During the past 36-month period, Newton-Evans Research studied a few topics that we had not researched in prior years. These topics included data diodes, synchronous condensers, battery energy storage systems and network transformers. During the months leading up to the Covid era of 2020-2021, we also completed studies of distribution line sensors and uncovered trends in application of voltage regulation devices. During 2020, we looked in-depth at electric vehicle adoption rates and prepared a mid-range outlook for grid modernization programs. Here are some of the more interesting and perhaps relevant insights gathered from some of these research assignments.
Data Diodes:
Data diodes have been around for decades. These devices are most often used by the military and by critical infrastructure organizations around the world. Data diodes and unidirectional gateways are network appliances that allow data to travel in only one direction. Typically, these devices are used as connections between two or more systems of differing security classifications, such as operational control systems transmission of data files to IT systems.
The product life cycle for these devices in the U.S. energy industry is still in its embryonic stage in some segments (T&D, renewables); while in other energy segments (TOP 25 energy companies) the product life cycle is clearly in the growth phase, and in a few segments (nuclear plants, large oil refineries) data diodes are nearing the maturity stage.
Energy industry spending in the United States on data diodes/unidirectional gateway systems now exceeds $25 million annually. The majority of equipment sales have been limited to the largest oil and gas companies, large power generation facilities, nuclear plants, and to some larger electric power transmission and distribution utilities. Our own limited surveying in 2022 indicates additional evaluations are now underway for data diode – unidirectional gateway use in more T&D applications and among a broader array of utility types and sizes.
Battery Energy Storage Systems – BESS.
The battery energy storage systems (BESS) market in the United States has grown exponentially over the past decade. The Energy Information Agency (EIA) within the Department of Energy has maintained a repository of information on energy storage trends in the United States. The total energy storage capacity for electricity exceeded 1000 MW and about 1700 MWh by 2020, according to the EIA. Published commercial sources report that the growth trends for BESS continued during the COVID pandemic and further reported that battery energy storage capacity is larger than the numbers last reported by EIA. For one example, IHS-Markit reported recently that battery energy storage amounted to nearly 2000 MW in 2019, and had grown to 4,000 MW by 2021.
Battery R&D Today in the United States . . . Key to independence and assured supply in coming years!
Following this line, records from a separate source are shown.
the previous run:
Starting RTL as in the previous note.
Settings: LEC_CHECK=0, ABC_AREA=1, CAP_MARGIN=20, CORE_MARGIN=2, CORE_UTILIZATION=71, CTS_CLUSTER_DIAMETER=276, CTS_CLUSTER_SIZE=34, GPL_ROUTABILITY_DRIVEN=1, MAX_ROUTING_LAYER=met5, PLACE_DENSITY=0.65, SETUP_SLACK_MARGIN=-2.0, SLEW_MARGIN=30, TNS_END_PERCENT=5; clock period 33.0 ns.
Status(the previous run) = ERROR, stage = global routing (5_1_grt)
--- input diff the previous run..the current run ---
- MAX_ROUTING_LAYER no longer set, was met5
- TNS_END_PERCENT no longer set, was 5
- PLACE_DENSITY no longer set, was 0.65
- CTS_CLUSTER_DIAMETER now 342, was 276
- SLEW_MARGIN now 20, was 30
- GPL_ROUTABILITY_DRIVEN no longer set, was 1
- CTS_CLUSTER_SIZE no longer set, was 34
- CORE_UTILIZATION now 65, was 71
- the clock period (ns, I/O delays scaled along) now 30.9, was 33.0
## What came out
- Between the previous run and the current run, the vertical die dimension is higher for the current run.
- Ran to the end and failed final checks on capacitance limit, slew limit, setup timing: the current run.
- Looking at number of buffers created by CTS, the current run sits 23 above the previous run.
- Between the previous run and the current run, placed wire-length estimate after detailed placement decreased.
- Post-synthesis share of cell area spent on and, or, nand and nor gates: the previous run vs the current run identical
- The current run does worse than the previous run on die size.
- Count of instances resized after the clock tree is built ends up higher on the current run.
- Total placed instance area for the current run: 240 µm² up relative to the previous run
== nickel ==
==> flow/design.v <==
module rgb2hsv(
        input clock,
        input reset_n,
        input in_valid,
        input [7:0] in_red,
        input [7:0] in_green,
        input [7:0] in_blue,
        input in_visual,
        input in_done,
        output out_valid,
        output [7:0] out_red,
        output [7:0] out_green,
        output [7:0] out_blue,
        output [7:0] out_hue,
        output [7:0] out_saturation,
        output [7:0] out_brightness,
        output out_visual,
        output out_done
    );
    reg valid1;
    reg [7:0] red1;
    reg [7:0] green1;
    reg [7:0] blue1;
    reg visual1;
    reg done1;
    reg [7:0] max_value1;
    reg [1:0] max_index1;
    reg [7:0] min_value1;
    reg [1:0] min_index1;
    always @(posedge clock)
    begin
        if (reset_n) begin
            valid1 <= in_valid;
            red1[7:0] <= in_red[7:0];
            green1[7:0] <= in_green[7:0];
            blue1[7:0] <= in_blue[7:0];
            visual1 <= in_visual;
            done1 <= in_done;
            if (in_red >= in_green) begin
                if (in_red >= in_blue) begin
                    max_value1[7:0] <= in_red[7:0];
                    max_index1[1:0] <= 1;
                end
                else begin
                    max_value1[7:0] <= in_blue[7:0];
                    max_index1[1:0] <= 3;
                end
            end
            else begin
                if (in_blue >= in_green) begin
                    max_value1[7:0] <= in_blue[7:0];
                    max_index1[1:0] <= 3;
                end
                else begin
                    max_value1[7:0] <= in_green[7:0];
                    max_index1[1:0] <= 2;
                end
            end
            if (in_red < in_green) begin
                if (in_red < in_blue) begin
                    min_value1[7:0] <= in_red[7:0];
                    min_index1[1:0] <= 1;
                end
                else begin
                    min_value1[7:0] <= in_blue[7:0];
                    min_index1[1:0] <= 3;
                end
            end
            else begin
                if (in_blue < in_green) begin
                    min_value1[7:0] <= in_blue[7:0];
                    min_index1[1:0] <= 3;
                end
                else begin
                    min_value1[7:0] <= in_green[7:0];
                    min_index1[1:0] <= 2;
                end
            end
        end 
        else begin
            valid1 <= 1'b0;
            red1[7:0] <= 8'b0;
            green1[7:0] <= 8'b0;
            blue1[7:0] <= 8'b0;
            visual1 <= 1'b0;
            done1 <= 1'b0;
            max_value1[7:0] <= 8'd0;
            max_index1[1:0] <= 2'd0; 
            min_value1[7:0] <= 8'd0; 
            min_index1[1:0] <= 2'd0;
        end
    end
    reg valid2;
    reg [7:0] red2;
    reg [7:0] green2;
    reg [7:0] blue2;
    reg visual2;
    reg done2;
    reg [7:0] dif2;
    reg [7:0] max_value2;
    reg [1:0] max_index2;
    reg [7:0] min_value2;
    reg [1:0] min_index2;
    always @(posedge clock)
    begin
        if (reset_n) begin
            valid2 <= valid1;
            red2[7:0] <= red1[7:0];
            green2[7:0] <= green1[7:0];
            blue2[7:0] <= blue1[7:0];
            visual2 <= visual1;
            done2 <= done1;
            dif2[7:0] <= max_value1[7:0] - min_value1[7:0];
            max_value2[7:0] <= max_value1[7:0];
            max_index2[1:0] <= max_index1[1:0];
            min_value2[7:0] <= min_value1[7:0];
            min_index2[1:0] <= min_index1[1:0];
        end 
        else begin
            valid2 <= 1'b0;
            red2[7:0] <= 8'b0;
            green2[7:0] <= 8'b0;
            blue2[7:0] <= 8'b0;
            visual2 <= 1'b0;
            done2 <= 1'b0;
            dif2[7:0] <= 8'd0;
            max_value2[7:0] <= 8'd0;
            max_index2[1:0] <= 2'd0;
            min_value2[7:0] <= 8'd0; 
            min_index2[1:0] <= 2'd0;
        end
    end
    reg valid3;
    reg [7:0] red3;
    reg [7:0] green3;
    reg [7:0] blue3;
    reg visual3;
    reg done3;
    reg [11:0] hue3;
    reg [7:0] dif3;
    reg [7:0] max_value3;
    reg [1:0] max_index3;
    reg [7:0] min_value3;
    reg [1:0] min_index3;
    always @(posedge clock)
    begin
        if (reset_n) begin
            valid3 <= valid2;
            red3[7:0] <= red2[7:0];
            green3[7:0] <= green2[7:0];
            blue3[7:0] <= blue2[7:0];
            visual3 <= visual2;
            done3 <= done2;
            dif3[7:0] <= dif2[7:0];
            max_value3[7:0] <= max_value2[7:0];
            max_index3[1:0] <= max_index2[1:0];
            min_value3[7:0] <= min_value2[7:0];
            min_index3[1:0] <= min_index2[1:0];
            if (dif2 > 0) begin
                if (max_index2 == 1) begin
                    if (green2 < blue2) begin
                        hue3[11:0] <= ((blue2 - green2) << 4);
                    end
                    else begin
                        hue3[11:0] <= ((green2 - blue2) << 4);
                    end
                end
                if (max_index2 == 2) begin
                    if (blue2 < red2) begin
                        hue3[11:0] <= ((red2 - blue2) << 4);
                    end
                    else begin
                        hue3[11:0] <= ((blue2 - red2) << 4);
                    end
                end
                if (max_index2 == 3) begin
                    if (red2 < green2) begin
                        hue3[11:0] <= ((green2 - red2) << 4);
                    end
                    else begin
                        hue3[11:0] <= ((red2 - green2) << 4);
                    end
                end
            end
            else begin
                hue3[11:0] <= 12'd0;             
            end
        end
        else begin
            valid3 <= 1'b0;
            red3[7:0] <= 8'b0;
            green3[7:0] <= 8'b0;
            blue3[7:0] <= 8'b0;
            visual3 <= 1'b0;
            done3 <= 1'b0;
            hue3[11:0] <= 12'd0;
            dif3[7:0] <= 8'd0;
            max_value3[7:0] <= 8'd0;
            max_index3[1:0] <= 2'd0;
            min_value3[7:0] <= 8'd0;
            min_index3[1:0] <= 2'd0;
        end
    end
    reg valid4;
    reg [7:0] red4;
    reg [7:0] green4;
    reg [7:0] blue4;
    reg visual4;
    reg done4;
    reg [11:0] hue4;
    reg [7:0] dif4;
    reg [7:0] max_value4;
    reg [1:0] max_index4;
    always @(posedge clock)
    begin
        if (reset_n) begin
            valid4 <= valid3;
            red4[7:0] <= red3[7:0];
            green4[7:0] <= green3[7:0];
            blue4[7:0] <= blue3[7:0];
            visual4 <= visual3;
            done4 <= done3;          
            dif4[7:0] <= dif3[7:0];
            max_value4[7:0] <= max_value3[7:0];
            max_index4 <= max_index3;
            hue4[11:0] <= (hue3 / dif3);
        end
        else begin
            valid4 <= 1'b0;
            red4[7:0] <= 8'b0;
            green4[7:0] <= 8'b0;
            blue4[7:0] <= 8'b0;
            visual4 <= 1'b0;
            done4 <= 1'b0;
            hue4[11:0] <= 12'd0;
            dif4[7:0] <= 8'd0;
            max_value4 <= 8'd0;
            max_index4[1:0] <= 2'd0;
        end
    end
    reg valid5;
    reg [7:0] red5;
    reg [7:0] green5;
    reg [7:0] blue5;
    reg visual5;
    reg done5;
    reg [11:0] hue5;
    reg [7:0] dif5;
    reg [7:0] max_value5;
    always @(posedge clock)
    begin
        if (reset_n) begin
            valid5 <= valid4;
            red5[7:0] <= red4[7:0];
            green5[7:0] <= green4[7:0];
            blue5[7:0] <= blue4[7:0];
            visual5 <= visual4;
            done5 <= done4;
            dif5[7:0] <= dif4[7:0];
            max_value5[7:0] <= max_value4[7:0];
            if (dif4 > 0) begin
                if (max_index4 == 1) begin
                    if (green4 < blue4) begin
                        hue5[11:0] <= 96 - hue4;
                    end
                    else begin
                        hue5[11:0] <= 0 + hue4;
                    end
                end
                if (max_index4 == 2) begin
                    if (blue4 < red4) begin
                        hue5[11:0] <= 32 - hue4;
                    end
                    else begin
                        hue5[11:0] <= 32 + hue4;
                    end
                end
                if (max_index4 == 3) begin
                    if (red4 < green4) begin
                        hue5[11:0] <= 64 - hue4;
                    end
                    else begin
                        hue5[11:0] <= 64 + hue4;
                    end
                end
            end
            else begin
                hue5[11:0] <= 12'd0;             
            end
        end
        else begin
            valid5 <= 1'b0;
            red5[7:0] <= 8'b0;
            green5[7:0] <= 8'b0;
            blue5[7:0] <= 8'b0;
            visual5 <= 1'b0;
            done5 <= 1'b0;
            dif5[7:0] <= 8'd0;
            max_value5[7:0] <= 8'd0;
            hue5[11:0] <= 12'd0;
        end
    end
    reg valid;
    reg [7:0] red;
    reg [7:0] green;
    reg [7:0] blue;
    reg visual;
    reg done;
    reg [18:0] hue;
    reg [7:0] saturation;
    reg [7:0] max_value;
    always @(posedge clock)
    begin
        if (reset_n) begin
            valid <= valid5;
            red[7:0] <= red5[7:0];
            green[7:0] <= green5[7:0];
            blue[7:0] <= blue5[7:0];
            visual <= visual5;
            done <= done5;
            max_value[7:0] <= max_value5[7:0];
            hue[18:0] <= (85 * hue5);
            if (max_value5 == 0) begin
                saturation[7:0] <= 8'd0;
            end
            else begin
                saturation[7:0] <= 255 * dif5 / max_value5;
            end
        end
        else begin 
            valid <= 1'b0;
            red[7:0] <= 8'b0;
            green[7:0] <= 8'b0;
            blue[7:0] <= 8'b0;
            visual <= 1'b0;
            done <= 1'b0;
            max_value[7:0] <= 8'd0;
            hue[18:0] <= 19'd0;
            saturation [7:0] <= 8'd0;
        end
    end
    assign out_valid = valid;
    assign out_red[7:0] = red[7:0];
    assign out_green[7:0] = green[7:0];  
    assign out_blue[7:0] = blue[7:0];
    assign out_hue[7:0] = hue[12:5];
    assign out_saturation[7:0] = saturation[7:0];
    assign out_brightness[7:0] = max_value[7:0];
    assign out_visual = visual;
    assign out_done = done;
endmodule
make LEC_CHECK=0 ABC_AREA=1 CAP_MARGIN=20 CORE_MARGIN=2 CORE_UTILIZATION=69 SLEW_MARGIN=20 finish   # period 103.0 ns
run.sh (not shown) runs the stock make flow with config.mk's settings and CLKGATE_MAP_FILE=.
Inputs modified between nickel and xenon:
- clearing ABC_AREA, which used to be 1
- swapping 69 for 66 in CORE_UTILIZATION
- swapping 103.0 for 66.3 in the clock period (ns, I/O delays scaled along)
Notes after the runs:
- Of xenon and nickel, only xenon fails to finish with a clean layout.
- Wire length after detailed routing on xenon is behind nickel.
- Looking at post-synthesis share of cell area spent on xor and xnor gates, xenon sits 0.36 points below nickel.
- From nickel to xenon the numbers moved as follows: number of non-clock inverters dropped 980; total die size lower.
## Dmac_Top
module Dmac_Top (
    input  logic        clk,
    input  logic        rst,
    input  logic        write,
    input  logic        HSel,
    input  logic [1:0]  STrans,
    input  logic [31:0] HWData,
    input  logic [31:0] HAddr,
    input  logic [31:0] MRData,
    input  logic        HReady,
    input  logic [1:0]  M_HResp,
    output logic HReadyOut,
    output logic [1:0] S_HResp,
    input  logic [1:0]  DmacReq,      
    input  logic        Bus_Grant,   
    output logic [31:0] MAddress,
    output logic [31:0] MWData,
    output logic [3:0]  MBurst_Size,
    output logic        MWrite,
    output logic [1:0]  MTrans,
    output logic [3:0]  MWStrb,
    output logic        Bus_Req,
    output logic        Interrupt,
    output logic [1:0]  ReqAck
);
    logic con_sel, con_en, irq, con_new_sel, C_config;
    logic hold;
    logic channel_en_1, channel_en_2;
    Dmac_Main_Datapath datapath_inst (
        .clk            (clk),
        .rst            (rst),
        .write          (write),
        .HSel           (HSel),
        .STrans         (STrans),
        .channel_en_1   (channel_en_1),
        .channel_en_2   (channel_en_2),
        .HWData         (HWData),
        .HAddr          (HAddr),
        .MRData         (MRData),
        .HReady         (HReady),
        .M_HResp          (M_HResp),
        .con_en         (con_en),
        .con_sel        (con_sel),
        .C_config       (C_config),
        .irq            (irq),
        .con_new_sel    (con_new_sel),
        .MAddress       (MAddress),
        .MWData         (MWData),
        .MBurst_Size    (MBurst_Size),
        .MWrite         (MWrite),
        .MTrans         (MTrans),
        .MWStrb         (MWStrb)
    );
    Dmac_Main_Ctrl controller_inst (
        .clk            (clk),
        .rst            (rst),
        .DmacReq        (DmacReq),
        .con_new_sel    (con_new_sel),
        .irq            (irq),
        .Bus_Grant      (Bus_Grant),
        .C_config       (C_config),
        .con_sel        (con_sel),
        .HReadyOut      (HReadyOut),
        .S_HResp          (S_HResp),
  ...
clock: 4.77 ns
lec_check: 0
cap_margin: 20
core_margin: 3
core_utilization: 59
cts_cluster_diameter: 271
place_density_lb_addon: 0.01
setup_slack_margin: 0.69
slew_margin: 20
run.sh (not shown) runs the stock make flow with config.mk's settings and CLKGATE_MAP_FILE=.
==> next run, changes <==
Settings changed: CORE_MARGIN 3 to 2, CORE_UTILIZATION 59 to 72, CTS_CLUSTER_DIAMETER 271 to unset, PLACE_DENSITY set to 0.6, PLACE_DENSITY_LB_ADDON 0.01 to unset, SETUP_SLACK_MARGIN 0.69 to unset.
Clock period 4.77 ns to 5.09 ns, I/O delays scaled along.
With this change the flow produced a layout that fails on negative setup slack.
Combinational power came out lower by about 5%.
Worst hold slack stays flat.
Worst setup slack loses 0.058 ns.
Synthesized cell count does not change.
Area after synthesis stays the same.
Routed wire length came out higher by 17%.
Total power came out lower by 6.3%.
Cell area came out lower by 2.5%.
Die size came out lower by 19%.
Clock power came out lower by about 7%.

Dmac_Top again, from the RTL that the note above started with.
clock: 2.62 ns
lec_check: 0
cap_margin: 20
core_margin: 2
core_utilization: 57
cts_cluster_diameter: 271
place_density: 0.77
slew_margin: 20
The baseline finished but fails on negative setup slack.
Next try:
--- a/flow/config.mk
+++ b/flow/config.mk
@@ -10,3 +10,2 @@
-export CORE_UTILIZATION = 57
-export CTS_CLUSTER_DIAMETER = 271
-export PLACE_DENSITY = 0.77
+export CORE_UTILIZATION = 40
+export PLACE_DENSITY = 0.6
==> flow/constraint.sdc (replaced) <==
create_clock -name core_clock -period 10.1 [get_ports {clk}]
set_input_delay 2.0200 -clock core_clock [delete_from_list [all_inputs] [get_ports {clk}]]
set_output_delay 2.0200 -clock core_clock [all_outputs]
set_load 0.01 [all_outputs]
What happened: Now the flow finished clean. Area after synthesis stays the same. Core utilization drops by 26 points. Die area increases by about 40%. Final area goes down by about 9%. Routed wire length is lower by 18%. Worst setup slack improves by 3.4 ns. Clock-buffer cell count goes up by 16. Power shrinks by about 70%.
Next try:
--- a/flow/config.mk
+++ b/flow/config.mk
@@ -7,0 +8 @@
+export ABC_AREA = 1
@@ -10 +11 @@
-export CORE_UTILIZATION = 40
+export CORE_UTILIZATION = 71
==> flow/constraint.sdc (replaced) <==
create_clock -name core_clock -period 2.6 [get_ports {clk}]
set_input_delay 0.5200 -clock core_clock [delete_from_list [all_inputs] [get_ports {clk}]]
set_output_delay 0.5200 -clock core_clock [all_outputs]
set_load 0.01 [all_outputs]
Outcome: With this change the flow aborted during global routing; synthesized cell count is higher by 69%; area after synthesis is higher by 8.7%; die area falls by 38%.
Next try:
--- a/flow/config.mk
+++ b/flow/config.mk
@@ -8 +7,0 @@
-export ABC_AREA = 1
@@ -11 +10,2 @@
-export CORE_UTILIZATION = 71
+export CORE_UTILIZATION = 72
+export CTS_CLUSTER_DIAMETER = 370
==> flow/constraint.sdc (replaced) <==
create_clock -name core_clock -period 4.77 [get_ports {clk}]
set_input_delay 0.9540 -clock core_clock [delete_from_list [all_inputs] [get_ports {clk}]]
set_output_delay 0.9540 -clock core_clock [all_outputs]
set_load 0.01 [all_outputs]
Outcome: The changed run produced a layout that fails on negative setup slack. Synthesized cell count goes down by 41%. Die size goes down by 9.1%. Area after synthesis goes down by 8.0%.
Next try:
--- a/flow/config.mk
+++ b/flow/config.mk
@@ -10,2 +10 @@
-export CORE_UTILIZATION = 72
-export CTS_CLUSTER_DIAMETER = 370
+export CORE_UTILIZATION = 26
==> flow/constraint.sdc (replaced) <==
create_clock -name core_clock -period 14.6 [get_ports {clk}]
set_input_delay 2.9200 -clock core_clock [delete_from_list [all_inputs] [get_ports {clk}]]
set_output_delay 2.9200 -clock core_clock [all_outputs]
set_load 0.01 [all_outputs]
Result: The changed run completed without violations; hold slack gets worse by 0.042 ns; non-clock buffer count drops by 137; via count drops by 9.7%; area after synthesis does not change.
No activity file was given, so power comes from the tool's default toggle rates.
- Very active level of battery R&D underway
- Battery R&D start-ups funded largely by private investment firms.
Services Provided by Battery Manufacturers
- Major Li-Ion battery manufacturers are becoming (or planning to become) full-service partners with utilities – providing integration and maintenance services, thereby attempting to cut out the “middleman” integrators currently involved in BESS Engineering, Procurement and Construction/Integration, thereby shortening the supply chain.
- Utilities are currently using one, two or all three of these sources for BESS integration: battery manufacturers, BESS integration specialist firms, or their own engineering staffs.
- The Newton-Evans’ commissioned survey conducted as part of the study found a number of commercial BESS integration services being used by large electric utilities.
Synchronous Condensers:
There are four drivers that affect the U.S. market (in terms of annual opportunities and units of syncon equipment) for synchronous condensers (or syncons) that exists today. These drivers include early shutdowns of fossil power plants; loss (or erosion of) of spinning reserves; increased use of distributed energy resources and its impact on grid stability; and, the lack of grid-forming devices.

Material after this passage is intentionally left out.